The onset of neurodegenerative diseases activates inflammation that leads to progressive neuronal cell death and impairments in cognition (Alzheimer’s disease, AD) and sight (age-related macular degeneration, AMD). How neuroinflammation can be counteracted is not known. In AMD, amyloid β-peptide (Aβ) accumulates in subretinal drusen. In the 5xFAD retina, we found early functional deficiencies (ERG) without photoreceptor cell (PRC) death and identified early insufficiency in biosynthetic pathways of pro-homeostatic/neuroprotective mediators, neuroprotectin D1 (NPD1) and elovanoids (ELVs).
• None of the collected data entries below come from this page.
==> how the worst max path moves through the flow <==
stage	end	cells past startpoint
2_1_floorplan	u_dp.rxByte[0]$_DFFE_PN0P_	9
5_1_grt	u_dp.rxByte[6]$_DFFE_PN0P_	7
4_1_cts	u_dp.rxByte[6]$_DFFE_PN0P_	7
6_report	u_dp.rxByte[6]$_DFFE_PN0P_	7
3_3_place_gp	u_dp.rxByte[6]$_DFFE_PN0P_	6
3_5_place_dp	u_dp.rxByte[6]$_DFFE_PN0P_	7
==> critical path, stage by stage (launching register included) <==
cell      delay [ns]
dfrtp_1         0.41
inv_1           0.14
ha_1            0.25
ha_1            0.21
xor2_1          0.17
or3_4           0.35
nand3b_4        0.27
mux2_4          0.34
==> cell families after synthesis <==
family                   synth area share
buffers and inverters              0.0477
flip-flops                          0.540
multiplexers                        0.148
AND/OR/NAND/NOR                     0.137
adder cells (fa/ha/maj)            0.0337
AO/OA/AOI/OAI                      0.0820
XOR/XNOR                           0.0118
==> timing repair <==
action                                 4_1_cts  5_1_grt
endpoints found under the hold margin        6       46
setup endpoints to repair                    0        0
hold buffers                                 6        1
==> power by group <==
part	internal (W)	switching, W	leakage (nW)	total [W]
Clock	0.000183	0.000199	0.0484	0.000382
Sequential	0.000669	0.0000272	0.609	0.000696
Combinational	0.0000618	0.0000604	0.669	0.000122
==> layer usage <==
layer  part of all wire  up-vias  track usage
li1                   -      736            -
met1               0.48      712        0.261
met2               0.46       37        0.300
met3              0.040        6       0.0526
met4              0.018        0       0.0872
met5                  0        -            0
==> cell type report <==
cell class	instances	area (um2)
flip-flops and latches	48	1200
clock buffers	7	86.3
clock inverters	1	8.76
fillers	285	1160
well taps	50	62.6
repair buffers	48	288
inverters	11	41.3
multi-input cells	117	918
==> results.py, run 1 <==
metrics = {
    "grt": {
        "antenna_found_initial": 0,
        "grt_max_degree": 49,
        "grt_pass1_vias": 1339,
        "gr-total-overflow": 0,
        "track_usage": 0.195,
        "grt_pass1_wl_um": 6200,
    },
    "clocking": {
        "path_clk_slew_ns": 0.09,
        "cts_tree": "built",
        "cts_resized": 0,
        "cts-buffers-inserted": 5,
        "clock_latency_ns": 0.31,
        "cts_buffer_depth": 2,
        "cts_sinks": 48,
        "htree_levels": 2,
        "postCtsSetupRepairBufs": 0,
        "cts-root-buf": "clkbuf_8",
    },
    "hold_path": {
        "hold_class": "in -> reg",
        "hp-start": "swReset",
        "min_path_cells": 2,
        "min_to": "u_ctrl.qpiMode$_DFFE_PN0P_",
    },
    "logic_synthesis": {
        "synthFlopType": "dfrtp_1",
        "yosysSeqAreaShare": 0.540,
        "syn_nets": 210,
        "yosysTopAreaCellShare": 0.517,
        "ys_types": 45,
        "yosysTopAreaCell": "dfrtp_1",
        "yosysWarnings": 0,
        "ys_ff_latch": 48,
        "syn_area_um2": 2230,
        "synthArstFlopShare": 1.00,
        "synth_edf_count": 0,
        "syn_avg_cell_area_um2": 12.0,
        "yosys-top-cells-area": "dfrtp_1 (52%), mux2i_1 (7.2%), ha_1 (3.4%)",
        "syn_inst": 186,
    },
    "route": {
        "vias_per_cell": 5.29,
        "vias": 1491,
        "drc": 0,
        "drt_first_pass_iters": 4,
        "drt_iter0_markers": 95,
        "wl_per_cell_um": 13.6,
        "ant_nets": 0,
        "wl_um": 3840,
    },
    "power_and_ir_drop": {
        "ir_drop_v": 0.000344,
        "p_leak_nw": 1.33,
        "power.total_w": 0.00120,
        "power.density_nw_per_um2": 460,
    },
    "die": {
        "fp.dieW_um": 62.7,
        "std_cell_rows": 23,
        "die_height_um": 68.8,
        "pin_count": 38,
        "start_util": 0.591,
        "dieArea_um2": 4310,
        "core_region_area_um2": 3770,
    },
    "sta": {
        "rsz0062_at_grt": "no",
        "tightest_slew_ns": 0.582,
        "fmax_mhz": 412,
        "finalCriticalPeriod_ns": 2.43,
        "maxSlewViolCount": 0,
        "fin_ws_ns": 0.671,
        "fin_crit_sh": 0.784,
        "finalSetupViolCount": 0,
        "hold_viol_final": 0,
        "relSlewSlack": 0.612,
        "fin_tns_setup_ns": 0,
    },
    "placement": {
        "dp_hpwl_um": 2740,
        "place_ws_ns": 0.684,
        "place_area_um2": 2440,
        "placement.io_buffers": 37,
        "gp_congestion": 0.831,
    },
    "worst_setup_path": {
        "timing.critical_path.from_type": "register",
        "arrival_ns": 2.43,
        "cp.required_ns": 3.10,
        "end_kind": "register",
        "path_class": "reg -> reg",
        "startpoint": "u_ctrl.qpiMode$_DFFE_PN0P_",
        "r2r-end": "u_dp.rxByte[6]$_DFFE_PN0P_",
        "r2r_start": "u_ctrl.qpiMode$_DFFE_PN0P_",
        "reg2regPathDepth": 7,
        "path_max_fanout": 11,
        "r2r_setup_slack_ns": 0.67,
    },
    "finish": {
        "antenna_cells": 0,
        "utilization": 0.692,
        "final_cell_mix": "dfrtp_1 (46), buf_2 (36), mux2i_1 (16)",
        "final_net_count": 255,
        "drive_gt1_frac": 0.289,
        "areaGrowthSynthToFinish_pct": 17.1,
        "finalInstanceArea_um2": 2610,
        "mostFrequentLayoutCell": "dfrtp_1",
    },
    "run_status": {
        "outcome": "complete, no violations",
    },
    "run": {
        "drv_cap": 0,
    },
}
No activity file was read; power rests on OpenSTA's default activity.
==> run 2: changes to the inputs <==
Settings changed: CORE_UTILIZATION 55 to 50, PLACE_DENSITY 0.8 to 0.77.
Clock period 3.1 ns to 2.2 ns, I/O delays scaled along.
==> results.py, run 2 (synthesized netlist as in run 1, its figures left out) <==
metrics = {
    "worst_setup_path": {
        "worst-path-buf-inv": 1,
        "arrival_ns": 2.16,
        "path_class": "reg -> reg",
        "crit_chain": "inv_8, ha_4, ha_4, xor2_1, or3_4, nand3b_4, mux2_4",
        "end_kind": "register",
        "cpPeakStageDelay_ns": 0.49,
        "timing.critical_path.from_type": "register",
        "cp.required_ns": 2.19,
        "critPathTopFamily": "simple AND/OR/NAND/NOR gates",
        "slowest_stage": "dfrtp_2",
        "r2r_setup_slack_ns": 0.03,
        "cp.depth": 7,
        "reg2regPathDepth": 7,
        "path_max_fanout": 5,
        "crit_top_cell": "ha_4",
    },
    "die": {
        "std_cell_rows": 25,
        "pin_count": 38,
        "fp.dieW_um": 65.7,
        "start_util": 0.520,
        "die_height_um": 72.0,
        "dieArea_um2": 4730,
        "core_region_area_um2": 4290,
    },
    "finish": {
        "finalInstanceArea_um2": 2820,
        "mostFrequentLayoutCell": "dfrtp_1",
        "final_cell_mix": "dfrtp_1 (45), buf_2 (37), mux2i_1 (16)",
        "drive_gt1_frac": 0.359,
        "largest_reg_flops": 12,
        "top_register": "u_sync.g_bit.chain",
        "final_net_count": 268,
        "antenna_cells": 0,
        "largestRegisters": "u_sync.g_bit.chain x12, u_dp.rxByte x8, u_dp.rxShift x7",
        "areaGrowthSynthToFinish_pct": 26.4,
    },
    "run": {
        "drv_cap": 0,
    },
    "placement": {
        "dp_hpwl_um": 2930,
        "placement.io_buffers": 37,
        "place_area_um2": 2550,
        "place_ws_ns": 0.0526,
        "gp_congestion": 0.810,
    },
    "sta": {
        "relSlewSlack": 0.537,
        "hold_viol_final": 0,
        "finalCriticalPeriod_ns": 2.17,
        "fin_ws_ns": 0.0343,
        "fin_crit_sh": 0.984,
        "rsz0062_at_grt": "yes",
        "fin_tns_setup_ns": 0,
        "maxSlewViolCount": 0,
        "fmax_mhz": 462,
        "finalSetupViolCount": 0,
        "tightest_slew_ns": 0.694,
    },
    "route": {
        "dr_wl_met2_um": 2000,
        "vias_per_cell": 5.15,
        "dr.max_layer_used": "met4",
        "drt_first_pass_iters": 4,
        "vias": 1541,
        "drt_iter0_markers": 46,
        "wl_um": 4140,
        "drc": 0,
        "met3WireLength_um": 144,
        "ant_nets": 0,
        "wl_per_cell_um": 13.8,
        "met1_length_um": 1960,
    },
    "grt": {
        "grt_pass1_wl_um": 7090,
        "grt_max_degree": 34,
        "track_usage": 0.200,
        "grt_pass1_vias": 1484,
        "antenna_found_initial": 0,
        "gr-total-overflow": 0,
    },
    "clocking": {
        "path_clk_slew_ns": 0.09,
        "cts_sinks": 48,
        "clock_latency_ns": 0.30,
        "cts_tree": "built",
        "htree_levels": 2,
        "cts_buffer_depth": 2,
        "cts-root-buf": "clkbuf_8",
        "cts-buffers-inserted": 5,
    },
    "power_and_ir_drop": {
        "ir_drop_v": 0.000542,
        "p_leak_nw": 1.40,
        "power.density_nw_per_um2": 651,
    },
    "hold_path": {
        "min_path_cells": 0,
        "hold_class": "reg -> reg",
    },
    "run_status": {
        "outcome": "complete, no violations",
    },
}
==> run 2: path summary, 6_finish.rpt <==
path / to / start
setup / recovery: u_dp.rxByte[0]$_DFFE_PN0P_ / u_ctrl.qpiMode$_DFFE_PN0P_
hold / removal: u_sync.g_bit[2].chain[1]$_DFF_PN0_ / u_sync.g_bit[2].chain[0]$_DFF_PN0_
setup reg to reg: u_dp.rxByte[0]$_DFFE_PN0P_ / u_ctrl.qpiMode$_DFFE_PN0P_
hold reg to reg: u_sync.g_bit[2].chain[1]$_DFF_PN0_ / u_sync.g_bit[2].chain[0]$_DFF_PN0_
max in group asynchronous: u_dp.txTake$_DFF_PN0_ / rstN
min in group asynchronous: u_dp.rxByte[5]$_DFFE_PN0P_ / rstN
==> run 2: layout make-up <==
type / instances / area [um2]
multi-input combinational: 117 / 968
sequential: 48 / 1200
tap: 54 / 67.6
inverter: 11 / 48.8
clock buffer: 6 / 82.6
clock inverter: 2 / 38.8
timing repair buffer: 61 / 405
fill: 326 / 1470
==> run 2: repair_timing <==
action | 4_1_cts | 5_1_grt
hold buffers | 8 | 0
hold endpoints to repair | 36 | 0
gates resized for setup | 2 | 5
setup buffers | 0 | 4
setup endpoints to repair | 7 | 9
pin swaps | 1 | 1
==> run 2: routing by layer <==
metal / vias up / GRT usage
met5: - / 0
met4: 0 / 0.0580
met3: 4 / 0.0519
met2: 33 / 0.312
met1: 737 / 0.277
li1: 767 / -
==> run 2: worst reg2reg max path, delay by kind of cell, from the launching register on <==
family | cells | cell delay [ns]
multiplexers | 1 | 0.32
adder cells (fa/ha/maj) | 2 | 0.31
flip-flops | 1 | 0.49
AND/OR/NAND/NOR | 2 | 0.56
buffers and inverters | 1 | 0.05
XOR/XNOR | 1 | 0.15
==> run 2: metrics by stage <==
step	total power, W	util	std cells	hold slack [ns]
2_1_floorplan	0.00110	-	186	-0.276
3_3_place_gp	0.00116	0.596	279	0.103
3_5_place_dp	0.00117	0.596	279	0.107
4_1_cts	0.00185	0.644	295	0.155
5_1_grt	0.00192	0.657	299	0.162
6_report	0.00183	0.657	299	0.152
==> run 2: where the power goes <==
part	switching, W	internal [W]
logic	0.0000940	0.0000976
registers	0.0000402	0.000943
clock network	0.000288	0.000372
To mimic an inflammatory milieu in wild-type (WT) mouse, we triggered retinal pigment epithelium (RPE) damage/PRC death by subretinally injected oligomeric β-Amyloid (OAβ) and observed that ELVs administration counteracted their effects, protecting these cells. In addition, ELVs prevented OAβ-induced changes in gene expression engaged in senescence, inflammation, autophagy, extracellular matrix remodeling and AMD. Moreover, since OAβ target the RPE, we used primary human RPE cell cultures and demonstrated that OAβ caused cell damage, while ELVs protected and restored gene expression as in mouse. Our data show OAβ activates senescence as reflected by enhanced expression of p16INK4a, MMP1, p53, p21, p27 and Il-6 and of senescence-associated secretory phenotype (SASP) secretome, followed by RPE and PRC demise and that elovanoids 32 and 34 blunt these events and elicits protection. In addition, ELVs counteracted OAβ-induced expression of genes engaged in AMD, autophagy and extracellular matrix (ECM) remodeling. Overall, our data uncovered that ELVs downplay OAβ-senescence program induction and inflammatory transcriptional events and protect RPE cells and PRC, and therefore have potential as a possible therapeutic avenue for AMD.